Aim of the task >> Copy each line of the entries beneath that contains the word "asynchronous".

---- Excerpted data

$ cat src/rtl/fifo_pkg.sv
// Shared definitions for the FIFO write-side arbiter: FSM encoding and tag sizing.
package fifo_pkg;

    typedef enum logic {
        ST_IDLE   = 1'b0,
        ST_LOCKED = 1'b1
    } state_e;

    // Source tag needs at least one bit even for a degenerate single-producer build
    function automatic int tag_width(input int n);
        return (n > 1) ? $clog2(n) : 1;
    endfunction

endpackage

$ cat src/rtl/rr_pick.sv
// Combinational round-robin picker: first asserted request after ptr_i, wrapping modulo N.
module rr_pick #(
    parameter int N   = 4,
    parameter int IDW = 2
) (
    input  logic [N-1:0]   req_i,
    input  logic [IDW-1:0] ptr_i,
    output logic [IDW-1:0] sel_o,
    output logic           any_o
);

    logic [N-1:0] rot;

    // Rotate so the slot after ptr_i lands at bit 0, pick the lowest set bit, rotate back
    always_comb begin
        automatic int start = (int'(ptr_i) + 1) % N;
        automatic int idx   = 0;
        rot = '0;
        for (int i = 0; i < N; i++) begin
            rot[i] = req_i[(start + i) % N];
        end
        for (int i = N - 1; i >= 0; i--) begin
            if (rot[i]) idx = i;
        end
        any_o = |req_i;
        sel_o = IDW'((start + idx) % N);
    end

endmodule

--------
---- Excerpted data

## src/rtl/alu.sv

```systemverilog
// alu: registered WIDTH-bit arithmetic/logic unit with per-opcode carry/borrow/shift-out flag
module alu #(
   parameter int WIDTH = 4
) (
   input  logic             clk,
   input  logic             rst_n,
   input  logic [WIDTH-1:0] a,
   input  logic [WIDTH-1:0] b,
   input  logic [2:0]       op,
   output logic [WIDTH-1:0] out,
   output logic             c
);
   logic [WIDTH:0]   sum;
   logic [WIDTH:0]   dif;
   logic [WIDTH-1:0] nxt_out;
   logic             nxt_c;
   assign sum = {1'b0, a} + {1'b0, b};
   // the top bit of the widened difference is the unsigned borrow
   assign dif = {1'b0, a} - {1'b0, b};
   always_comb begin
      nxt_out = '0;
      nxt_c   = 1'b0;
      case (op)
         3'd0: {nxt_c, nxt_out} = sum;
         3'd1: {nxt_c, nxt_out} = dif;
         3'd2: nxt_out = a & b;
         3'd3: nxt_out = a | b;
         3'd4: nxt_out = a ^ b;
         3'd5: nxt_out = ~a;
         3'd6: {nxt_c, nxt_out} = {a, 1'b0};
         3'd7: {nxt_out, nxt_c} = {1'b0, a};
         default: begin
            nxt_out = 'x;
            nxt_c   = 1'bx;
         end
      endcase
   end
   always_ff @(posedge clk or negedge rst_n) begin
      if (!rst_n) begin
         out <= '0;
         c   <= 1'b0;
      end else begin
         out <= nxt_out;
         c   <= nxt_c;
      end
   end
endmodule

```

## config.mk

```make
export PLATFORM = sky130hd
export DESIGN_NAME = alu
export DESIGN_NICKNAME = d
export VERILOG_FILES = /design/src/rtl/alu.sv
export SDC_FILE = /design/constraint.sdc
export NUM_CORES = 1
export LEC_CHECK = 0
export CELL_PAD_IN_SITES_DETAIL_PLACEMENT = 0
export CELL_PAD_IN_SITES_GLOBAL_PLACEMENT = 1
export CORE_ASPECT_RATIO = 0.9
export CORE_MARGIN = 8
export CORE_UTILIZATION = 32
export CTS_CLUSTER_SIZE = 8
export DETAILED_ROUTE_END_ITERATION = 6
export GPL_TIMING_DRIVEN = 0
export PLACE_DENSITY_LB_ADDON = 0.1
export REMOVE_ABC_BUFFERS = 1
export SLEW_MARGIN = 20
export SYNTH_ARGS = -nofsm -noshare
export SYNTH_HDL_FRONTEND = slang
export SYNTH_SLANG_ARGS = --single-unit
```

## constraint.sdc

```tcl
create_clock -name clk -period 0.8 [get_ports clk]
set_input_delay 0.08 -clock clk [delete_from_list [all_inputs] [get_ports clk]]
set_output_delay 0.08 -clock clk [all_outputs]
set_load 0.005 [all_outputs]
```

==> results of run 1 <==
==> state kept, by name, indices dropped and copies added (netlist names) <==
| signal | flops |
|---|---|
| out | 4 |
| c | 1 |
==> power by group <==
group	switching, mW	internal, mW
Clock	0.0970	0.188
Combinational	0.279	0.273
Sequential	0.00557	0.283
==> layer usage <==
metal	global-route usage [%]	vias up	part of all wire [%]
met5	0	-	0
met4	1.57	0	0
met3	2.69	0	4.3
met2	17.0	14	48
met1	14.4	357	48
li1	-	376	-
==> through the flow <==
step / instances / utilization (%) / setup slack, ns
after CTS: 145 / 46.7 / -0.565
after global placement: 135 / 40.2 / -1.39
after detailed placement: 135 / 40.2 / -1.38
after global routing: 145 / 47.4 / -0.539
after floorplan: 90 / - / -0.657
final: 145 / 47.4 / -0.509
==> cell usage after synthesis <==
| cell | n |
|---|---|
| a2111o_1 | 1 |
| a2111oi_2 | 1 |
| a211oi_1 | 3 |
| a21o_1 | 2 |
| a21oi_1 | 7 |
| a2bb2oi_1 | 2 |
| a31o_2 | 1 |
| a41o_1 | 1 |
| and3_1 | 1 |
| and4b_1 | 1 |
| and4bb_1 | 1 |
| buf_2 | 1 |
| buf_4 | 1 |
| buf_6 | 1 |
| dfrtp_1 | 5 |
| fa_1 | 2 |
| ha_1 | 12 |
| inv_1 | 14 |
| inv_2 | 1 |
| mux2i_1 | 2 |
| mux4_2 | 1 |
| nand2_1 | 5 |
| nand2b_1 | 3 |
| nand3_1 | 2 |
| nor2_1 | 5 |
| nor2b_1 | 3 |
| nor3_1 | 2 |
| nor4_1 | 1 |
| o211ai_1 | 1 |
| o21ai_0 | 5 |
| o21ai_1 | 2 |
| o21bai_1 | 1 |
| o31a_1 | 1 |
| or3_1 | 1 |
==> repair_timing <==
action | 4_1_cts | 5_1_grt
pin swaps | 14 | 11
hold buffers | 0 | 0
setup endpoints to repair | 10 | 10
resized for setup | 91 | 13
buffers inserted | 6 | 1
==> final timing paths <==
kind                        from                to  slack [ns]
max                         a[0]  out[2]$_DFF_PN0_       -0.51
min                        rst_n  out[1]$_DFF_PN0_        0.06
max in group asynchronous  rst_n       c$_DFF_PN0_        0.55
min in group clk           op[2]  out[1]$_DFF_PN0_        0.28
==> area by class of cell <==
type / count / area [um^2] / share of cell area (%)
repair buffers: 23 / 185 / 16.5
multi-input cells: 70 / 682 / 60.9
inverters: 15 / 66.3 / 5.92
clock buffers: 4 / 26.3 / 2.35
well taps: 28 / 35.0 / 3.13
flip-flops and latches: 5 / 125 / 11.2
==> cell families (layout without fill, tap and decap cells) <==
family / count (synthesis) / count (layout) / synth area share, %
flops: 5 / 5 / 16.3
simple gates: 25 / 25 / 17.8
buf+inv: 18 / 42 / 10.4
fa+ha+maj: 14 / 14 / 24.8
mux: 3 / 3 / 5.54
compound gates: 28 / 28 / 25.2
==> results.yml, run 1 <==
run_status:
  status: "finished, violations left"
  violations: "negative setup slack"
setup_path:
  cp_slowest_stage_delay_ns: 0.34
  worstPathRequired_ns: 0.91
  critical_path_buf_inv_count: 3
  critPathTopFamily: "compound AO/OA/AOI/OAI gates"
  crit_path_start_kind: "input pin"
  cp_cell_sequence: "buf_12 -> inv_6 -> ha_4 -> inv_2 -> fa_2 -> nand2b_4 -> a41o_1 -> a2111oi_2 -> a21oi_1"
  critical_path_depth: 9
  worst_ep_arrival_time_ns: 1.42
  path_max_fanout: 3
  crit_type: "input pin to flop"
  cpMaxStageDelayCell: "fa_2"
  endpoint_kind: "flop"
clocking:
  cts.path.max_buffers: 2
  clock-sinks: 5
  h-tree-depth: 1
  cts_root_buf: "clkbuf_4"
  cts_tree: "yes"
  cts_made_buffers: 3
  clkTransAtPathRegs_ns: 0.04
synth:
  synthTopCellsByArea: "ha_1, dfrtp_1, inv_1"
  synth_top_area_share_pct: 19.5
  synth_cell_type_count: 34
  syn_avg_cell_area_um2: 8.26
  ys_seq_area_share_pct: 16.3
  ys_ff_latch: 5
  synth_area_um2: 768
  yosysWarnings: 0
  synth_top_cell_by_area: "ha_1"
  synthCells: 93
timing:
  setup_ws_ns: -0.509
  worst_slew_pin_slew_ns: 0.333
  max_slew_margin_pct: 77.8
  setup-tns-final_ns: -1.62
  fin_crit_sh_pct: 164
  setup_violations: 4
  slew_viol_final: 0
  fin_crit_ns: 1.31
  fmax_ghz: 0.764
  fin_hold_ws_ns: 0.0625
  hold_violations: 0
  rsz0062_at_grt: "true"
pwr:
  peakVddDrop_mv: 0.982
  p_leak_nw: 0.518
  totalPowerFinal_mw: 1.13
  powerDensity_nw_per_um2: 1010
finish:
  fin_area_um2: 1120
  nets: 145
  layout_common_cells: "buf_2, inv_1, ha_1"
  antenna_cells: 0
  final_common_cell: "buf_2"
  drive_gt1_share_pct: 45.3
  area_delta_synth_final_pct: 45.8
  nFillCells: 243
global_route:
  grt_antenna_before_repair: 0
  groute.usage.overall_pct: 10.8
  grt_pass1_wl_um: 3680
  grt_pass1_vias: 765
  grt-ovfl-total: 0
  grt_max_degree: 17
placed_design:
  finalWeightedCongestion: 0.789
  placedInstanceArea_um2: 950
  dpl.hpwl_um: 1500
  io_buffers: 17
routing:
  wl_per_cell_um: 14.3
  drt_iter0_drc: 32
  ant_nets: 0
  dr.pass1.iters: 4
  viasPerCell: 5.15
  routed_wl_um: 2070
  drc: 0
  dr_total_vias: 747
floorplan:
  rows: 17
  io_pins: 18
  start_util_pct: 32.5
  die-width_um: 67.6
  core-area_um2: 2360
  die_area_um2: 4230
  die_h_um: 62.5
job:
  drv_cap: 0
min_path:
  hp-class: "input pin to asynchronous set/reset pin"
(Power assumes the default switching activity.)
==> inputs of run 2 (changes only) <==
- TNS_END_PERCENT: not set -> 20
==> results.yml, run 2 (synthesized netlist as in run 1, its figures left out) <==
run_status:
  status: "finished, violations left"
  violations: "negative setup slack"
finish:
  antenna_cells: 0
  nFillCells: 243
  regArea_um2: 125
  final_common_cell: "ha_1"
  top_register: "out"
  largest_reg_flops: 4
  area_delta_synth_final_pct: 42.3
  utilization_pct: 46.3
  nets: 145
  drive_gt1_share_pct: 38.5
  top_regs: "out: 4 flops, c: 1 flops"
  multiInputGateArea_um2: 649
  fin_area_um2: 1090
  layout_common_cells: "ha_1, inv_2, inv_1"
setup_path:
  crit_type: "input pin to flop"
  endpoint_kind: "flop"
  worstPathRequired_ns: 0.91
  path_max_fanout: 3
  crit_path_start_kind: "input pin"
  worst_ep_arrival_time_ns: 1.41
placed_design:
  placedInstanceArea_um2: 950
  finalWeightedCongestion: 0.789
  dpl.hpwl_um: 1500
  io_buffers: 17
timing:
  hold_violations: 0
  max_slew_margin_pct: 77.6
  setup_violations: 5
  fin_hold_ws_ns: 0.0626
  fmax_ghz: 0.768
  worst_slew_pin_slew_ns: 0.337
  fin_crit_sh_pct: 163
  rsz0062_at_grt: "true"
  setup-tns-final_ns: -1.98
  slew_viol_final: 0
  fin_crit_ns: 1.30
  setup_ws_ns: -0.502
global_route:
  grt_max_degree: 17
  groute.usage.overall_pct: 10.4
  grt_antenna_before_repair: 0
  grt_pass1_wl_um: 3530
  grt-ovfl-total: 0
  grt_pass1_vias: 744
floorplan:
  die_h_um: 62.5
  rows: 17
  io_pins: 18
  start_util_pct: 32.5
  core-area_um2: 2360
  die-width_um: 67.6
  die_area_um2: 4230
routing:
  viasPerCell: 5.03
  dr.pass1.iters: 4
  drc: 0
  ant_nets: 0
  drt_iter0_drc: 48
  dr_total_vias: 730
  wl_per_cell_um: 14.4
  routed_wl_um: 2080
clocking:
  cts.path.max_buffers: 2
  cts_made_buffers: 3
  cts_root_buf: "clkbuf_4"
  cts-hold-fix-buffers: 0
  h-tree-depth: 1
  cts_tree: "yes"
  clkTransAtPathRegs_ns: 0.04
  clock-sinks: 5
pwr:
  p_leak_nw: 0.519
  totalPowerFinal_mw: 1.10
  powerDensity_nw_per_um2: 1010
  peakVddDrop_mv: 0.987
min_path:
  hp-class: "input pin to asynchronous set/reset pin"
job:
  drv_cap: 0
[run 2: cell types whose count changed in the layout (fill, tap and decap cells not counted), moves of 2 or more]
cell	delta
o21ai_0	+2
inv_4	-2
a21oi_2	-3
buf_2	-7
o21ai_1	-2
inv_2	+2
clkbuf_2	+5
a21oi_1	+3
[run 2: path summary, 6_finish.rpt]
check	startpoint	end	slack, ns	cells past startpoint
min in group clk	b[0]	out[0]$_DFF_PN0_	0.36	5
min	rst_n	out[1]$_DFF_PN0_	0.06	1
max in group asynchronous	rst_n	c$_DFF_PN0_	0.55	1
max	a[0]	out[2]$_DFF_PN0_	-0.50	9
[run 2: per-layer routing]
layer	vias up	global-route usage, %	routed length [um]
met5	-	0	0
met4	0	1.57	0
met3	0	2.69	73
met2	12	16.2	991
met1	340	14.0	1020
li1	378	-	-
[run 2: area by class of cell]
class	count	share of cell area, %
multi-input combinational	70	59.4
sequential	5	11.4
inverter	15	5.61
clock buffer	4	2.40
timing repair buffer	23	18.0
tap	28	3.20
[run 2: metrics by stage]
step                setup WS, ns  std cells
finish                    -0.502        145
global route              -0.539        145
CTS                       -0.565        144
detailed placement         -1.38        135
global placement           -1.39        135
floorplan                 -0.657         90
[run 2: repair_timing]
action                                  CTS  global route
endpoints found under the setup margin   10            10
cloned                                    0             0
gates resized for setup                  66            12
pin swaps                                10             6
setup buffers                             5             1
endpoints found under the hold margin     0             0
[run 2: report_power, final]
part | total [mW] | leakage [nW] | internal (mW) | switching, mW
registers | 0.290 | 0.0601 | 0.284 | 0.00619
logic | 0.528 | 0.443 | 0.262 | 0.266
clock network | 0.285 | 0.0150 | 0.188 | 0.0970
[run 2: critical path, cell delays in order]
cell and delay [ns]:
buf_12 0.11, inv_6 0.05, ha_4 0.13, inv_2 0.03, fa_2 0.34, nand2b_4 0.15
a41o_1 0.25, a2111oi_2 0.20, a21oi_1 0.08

--------
---- Excerpted data

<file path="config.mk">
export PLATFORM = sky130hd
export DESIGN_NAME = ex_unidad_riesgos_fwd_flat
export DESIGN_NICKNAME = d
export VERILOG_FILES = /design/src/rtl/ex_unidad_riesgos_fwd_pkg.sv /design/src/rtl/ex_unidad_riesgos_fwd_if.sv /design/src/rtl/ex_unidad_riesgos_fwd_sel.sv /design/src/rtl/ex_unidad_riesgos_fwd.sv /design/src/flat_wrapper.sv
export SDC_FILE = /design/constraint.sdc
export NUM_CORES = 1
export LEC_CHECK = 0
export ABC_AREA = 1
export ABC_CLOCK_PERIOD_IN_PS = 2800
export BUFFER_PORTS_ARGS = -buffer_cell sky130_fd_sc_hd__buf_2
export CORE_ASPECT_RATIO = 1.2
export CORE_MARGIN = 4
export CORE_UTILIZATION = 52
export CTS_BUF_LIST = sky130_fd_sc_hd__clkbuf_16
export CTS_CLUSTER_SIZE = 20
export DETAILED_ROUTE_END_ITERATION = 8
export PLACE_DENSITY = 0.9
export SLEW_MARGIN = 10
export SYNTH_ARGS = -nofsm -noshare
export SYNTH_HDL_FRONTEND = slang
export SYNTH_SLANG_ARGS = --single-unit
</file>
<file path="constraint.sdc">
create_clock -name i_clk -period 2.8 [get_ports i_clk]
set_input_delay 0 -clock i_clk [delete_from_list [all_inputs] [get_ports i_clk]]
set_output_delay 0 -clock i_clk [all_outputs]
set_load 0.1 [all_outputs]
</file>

--------

Task response >>
max in group asynchronous  rst_n       c$_DFF_PN0_        0.55
  hp-class: "input pin to asynchronous set/reset pin"
  hp-class: "input pin to asynchronous set/reset pin"
max in group asynchronous	rst_n	c$_DFF_PN0_	0.55	1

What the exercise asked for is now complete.